72.「いつも通り」じゃない
72.「いつも通り」じゃない
学校に着くと、クラスメイトたちの視線がやけに気になる。
(……いや、別に俺たち、普通に来ただけだよな?)
けれど、由愛と並んで登校するなんて今までなかったことだ。
自然にしているつもりでも、無意識に周囲の反応を気にしてしまう。
「おはよう、由愛ちゃん!」
「おはよ、橘!」
クラスの女子たちが由愛に話しかける。
いつもの光景。だが、ほんの少しだけ違って見えた。
「おはよう」
由愛が微笑む。
その瞬間、少しだけホッとする自分がいた。
「藤崎、お前もおはよう」
「……あ、ああ。
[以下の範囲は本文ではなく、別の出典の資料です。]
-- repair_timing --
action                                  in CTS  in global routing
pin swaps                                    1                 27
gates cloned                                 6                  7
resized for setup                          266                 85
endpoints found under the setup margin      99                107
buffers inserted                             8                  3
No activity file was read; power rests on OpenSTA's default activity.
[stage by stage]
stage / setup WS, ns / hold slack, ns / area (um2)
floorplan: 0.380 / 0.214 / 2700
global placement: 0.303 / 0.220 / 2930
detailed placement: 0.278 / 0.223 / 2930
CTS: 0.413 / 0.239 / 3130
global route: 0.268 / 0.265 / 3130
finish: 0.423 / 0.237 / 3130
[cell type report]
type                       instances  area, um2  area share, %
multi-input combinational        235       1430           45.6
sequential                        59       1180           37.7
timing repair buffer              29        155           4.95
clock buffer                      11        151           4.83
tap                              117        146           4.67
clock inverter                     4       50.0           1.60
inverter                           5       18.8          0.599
--- config.mk ---
export PLATFORM = sky130hd
export DESIGN_NAME = win_gen_param
export DESIGN_NICKNAME = d
export VERILOG_FILES = /design/src/rtl/win_gen_param.sv
export SDC_FILE = /design/constraint.sdc
export NUM_CORES = 1
export LEC_CHECK = 0
export CAP_MARGIN = 20
export CORE_ASPECT_RATIO = 0.8
export CORE_UTILIZATION = 59
export CTS_BUF_LIST = sky130_fd_sc_hd__clkbuf_16
export DETAILED_ROUTE_END_ITERATION = 12
export GPL_ROUTABILITY_DRIVEN = 0
export GPL_TIMING_DRIVEN = 0
export PLACE_DENSITY = 0.82
export SLEW_MARGIN = 20
export SYNTH_ARGS = -nofsm -noshare
export SYNTH_HDL_FRONTEND = slang
export SYNTH_SLANG_ARGS = --single-unit
--- constraint.sdc ---
create_clock -name CLK -period 25.1 [get_ports CLK]
set_input_delay 7.53 -clock CLK [delete_from_list [all_inputs] [get_ports CLK]]
set_output_delay 7.53 -clock CLK [all_outputs]
set_load 0.02 [all_outputs]
<file path="config.mk">
export PLATFORM = sky130hd
export DESIGN_NAME = alu64_responder_flat
export DESIGN_NICKNAME = d
export VERILOG_FILES = /design/src/rtl/alu64_pkg.sv /design/src/rtl/alu64_if.sv /design/src/rtl/alu64_rsp_fifo.sv /design/src/rtl/alu64_responder.sv /design/src/flat_wrapper.sv
export SDC_FILE = /design/constraint.sdc
export NUM_CORES = 1
export LEC_CHECK = 0
export ABC_AREA = 1
export BUFFER_PORTS_ARGS = -buffer_cell sky130_fd_sc_hd__buf_2
export CAP_MARGIN = 20
export CORE_MARGIN = 8
export CORE_UTILIZATION = 47
export CTS_CLUSTER_DIAMETER = 50
export CTS_CLUSTER_SIZE = 8
export DETAILED_ROUTE_END_ITERATION = 6
export PLACE_DENSITY = 0.69
export SYNTH_ARGS = -nofsm -noshare
export SYNTH_HDL_FRONTEND = slang
export SYNTH_SLANG_ARGS = --single-unit
</file>
<file path="constraint.sdc">
create_clock -name clk -period 5.2 [get_ports clk]
set_clock_uncertainty 0.05 [all_clocks]
set_input_delay 1.04 -clock clk [delete_from_list [all_inputs] [get_ports clk]]
set_output_delay 1.04 -clock clk [all_outputs]
set_load 0.03 [all_outputs]
</file>
<file path="src/rtl/dot8_result_gather.sv">
`default_nettype none
// ============================================================================
// Module   : dot8_result_gather
// Purpose  : Reassembles lane-serialized dot8 result chunks (sop..eop) into a
//            full-warp writeback and flags chunk framing errors.
// Revision : 1.0
// ============================================================================
module dot8_result_gather #(
  parameter int NUM_LANES     = 1,
  parameter int NUM_THREADS   = 4,
  parameter int XLEN          = 32,
  parameter int UUID_WIDTH    = 44,
  parameter int NW_WIDTH      = 2,
  parameter int PC_BITS       = 30,
  parameter int NUM_REGS_BITS = 5,
  localparam int PID_WIDTH    = ((NUM_THREADS / NUM_LANES) > 1) ?
                                $clog2(NUM_THREADS / NUM_LANES) : 1
) (
  input  logic                        clk,
  input  logic                        reset,

  input  logic                        in_valid,
  output logic                        in_ready,
  input  logic [NUM_LANES*XLEN-1:0]   in_data,
  input  logic [NUM_LANES-1:0]        in_tmask,
  input  logic [UUID_WIDTH-1:0]       in_uuid,
  input  logic [NW_WIDTH-1:0]         in_wid,
  input  logic [PC_BITS-1:0]          in_PC,
  input  logic                        in_wb,
  input  logic [NUM_REGS_BITS-1:0]    in_rd,
  input  logic [PID_WIDTH-1:0]        in_pid,
  input  logic                        in_sop,
  input  logic                        in_eop,

  output logic                        out_valid,
  input  logic                        out_ready,
  output logic [NUM_THREADS*XLEN-1:0] out_data,
  output logic [NUM_THREADS-1:0]      out_tmask,
  output logic [UUID_WIDTH-1:0]       out_uuid,
  output logic [NW_WIDTH-1:0]         out_wid,
  output logic [PC_BITS-1:0]          out_PC,
  output logic                        out_wb,
  output logic [NUM_REGS_BITS-1:0]    out_rd,

  output logic                        err_proto
);

  localparam int c_NUM_PIDS   = NUM_THREADS / NUM_LANES;
  localparam int c_CHUNK_BITS = NUM_LANES * XLEN;
  localparam logic [PID_WIDTH:0] c_PID_LIMIT = (PID_WIDTH + 1)'(c_NUM_PIDS);

  typedef enum logic [1:0] {
    S_IDLE    = 2'd0,
    S_COLLECT = 2'd1,
    S_FULL    = 2'd2
  } state_t;

  state_t                        r_state;
  logic                          r_out_valid;
  logic [NUM_THREADS*XLEN-1:0]   r_data;
  logic [NUM_THREADS-1:0]        r_tmask;
  logic [UUID_WIDTH-1:0]         r_uuid;
  logic [NW_WIDTH-1:0]           r_wid;
  logic [PC_BITS-1:0]            r_pc;
  logic                          r_wb;
  logic [NUM_REGS_BITS-1:0]      r_rd;
  logic                          r_err;

  logic                          w_in_ready;
  logic                          w_accept;
  logic                          w_fire;
  logic                          w_sop_start;
  logic                          w_chunk_wr;
  logic                          w_meta_mismatch;
  logic [NUM_THREADS*XLEN-1:0]   w_data_next;
  logic [NUM_THREADS-1:0]        w_tmask_next;

  // The output registers double as the assembly buffer; FULL may take a new
  // sop only when the held result leaves on the same edge.
  assign w_in_ready  = reset & ((r_state != S_FULL) | out_ready);
  assign w_accept    = in_valid & w_in_ready;
  assign w_fire      = r_out_valid & out_ready;
  assign w_sop_start = w_accept & in_sop;
  assign w_chunk_wr  = w_sop_start | (w_accept & ~in_sop & (r_state == S_COLLECT));

  assign w_meta_mismatch = (in_wid != r_wid) | (in_uuid != r_uuid);

  // A sop starts from a clean buffer so stale slots never leak into a short packet.
  always_comb begin
    w_data_next  = w_sop_start ? '0 : r_data;
    w_tmask_next = w_sop_start ? '0 : r_tmask;
    for (int p = 0; p < c_NUM_PIDS; p++) begin
      if (in_pid == PID_WIDTH'(p)) begin
        w_data_next[p*c_CHUNK_BITS +: c_CHUNK_BITS] = in_data;
        w_tmask_next[p*NUM_LANES +: NUM_LANES]      = in_tmask;
      end
    end
  end

  always_ff @(posedge clk or negedge reset) begin
    if (!reset) begin
      r_state     <= S_IDLE;
      r_out_valid <= 1'b0;
      r_data      <= '0;
      r_tmask     <= '0;
      r_uuid      <= '0;
      r_wid       <= '0;
      r_pc        <= '0;
      r_wb        <= 1'b0;
      r_rd        <= '0;
      r_err       <= 1'b0;
    end else begin
      if (w_chunk_wr) begin
        r_data  <= w_data_next;
        r_tmask <= w_tmask_next;
      end
      if (w_sop_start) begin
        r_uuid <= in_uuid;
        r_wid  <= in_wid;
        r_pc   <= in_PC;
        r_wb   <= in_wb;
        r_rd   <= in_rd;
      end

      case (r_state)
        S_IDLE: begin
          if (w_accept) begin
            if (in_sop) begin
              r_state     <= in_eop ? S_FULL : S_COLLECT;
              r_out_valid <= in_eop;
            end else begin
              r_err <= 1'b1;
            end
          end
        end

        S_COLLECT: begin
          if (w_accept) begin
            if (in_sop) begin
              r_err       <= 1'b1;
              r_state     <= in_eop ? S_FULL : S_COLLECT;
              r_out_valid <= in_eop;
            end else begin
              if (w_meta_mismatch) begin
                r_err <= 1'b1;
              end
              if (in_eop) begin
                r_state     <= S_FULL;
                r_out_valid <= 1'b1;
              end
            end
          end
        end

        S_FULL: begin
          if (w_fire) begin
            if (w_accept && in_sop) begin
              r_state     <= in_eop ? S_FULL : S_COLLECT;
              r_out_valid <= in_eop;
            end else begin
              r_state     <= S_IDLE;
              r_out_valid <= 1'b0;
              if (w_accept) begin
                r_err <= 1'b1;
              end
            end
          end
        end

        default: begin
          r_state     <= S_IDLE;
          r_out_valid <= 1'b0;
        end
      endcase
    end
  end

  assign in_ready  = w_in_ready;
  assign out_valid = r_out_valid;
  assign out_data  = r_data;
  assign out_tmask = r_tmask;
  assign out_uuid  = r_uuid;
  assign out_wid   = r_wid;
  assign out_PC    = r_pc;
  assign out_wb    = r_wb;
  assign out_rd    = r_rd;
  assign err_proto = r_err;

  // Upstream never produces a pid beyond the warp; catch it in simulation.
  a_pid_range : assert property (@(posedge clk) disable iff (!reset)
                                 w_accept |-> ({1'b0, in_pid} < c_PID_LIMIT));

endmodule
`default_nettype wire

</file>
おはよう」
友人の浅倉に声をかけられ、軽く挨拶を返す。
「お前、今朝は橘と一緒に来てたよな?」
「えっ……」
浅倉の言葉に、近くにいた数人の男子が反応する。
「マジ? てか、最近お前ら仲良くね?」
「いや、別に……たまたまだよ」
「ふーん?」
ニヤニヤしながら探るような視線が飛んでくる。
無理に誤魔化すと余計に怪しまれると思い、陽翔は話を打ち切るように椅子に座った。
(……なんだこれ)
意識しないようにすればするほど、どうにも落ち着かない。
今までは何ともなかったことが、やけに気になってしまう。
由愛とは、昨日あんなに近づいたのに。
たった一晩経っただけで、学校では距離が遠く感じる——。
そんなことを考えていたら、ふと視線を感じた。
顔を上げると、由愛がこちらをじっと見つめていた。
(……え?)
彼女は、小さく首を傾げる。
(な、なんだよ……)
その仕草が、妙に可愛くて目を逸らした。
これまで通りのはずなのに、どうしても「いつも通り」には戻れない。
——だけど、それは悪いことじゃないのかもしれない。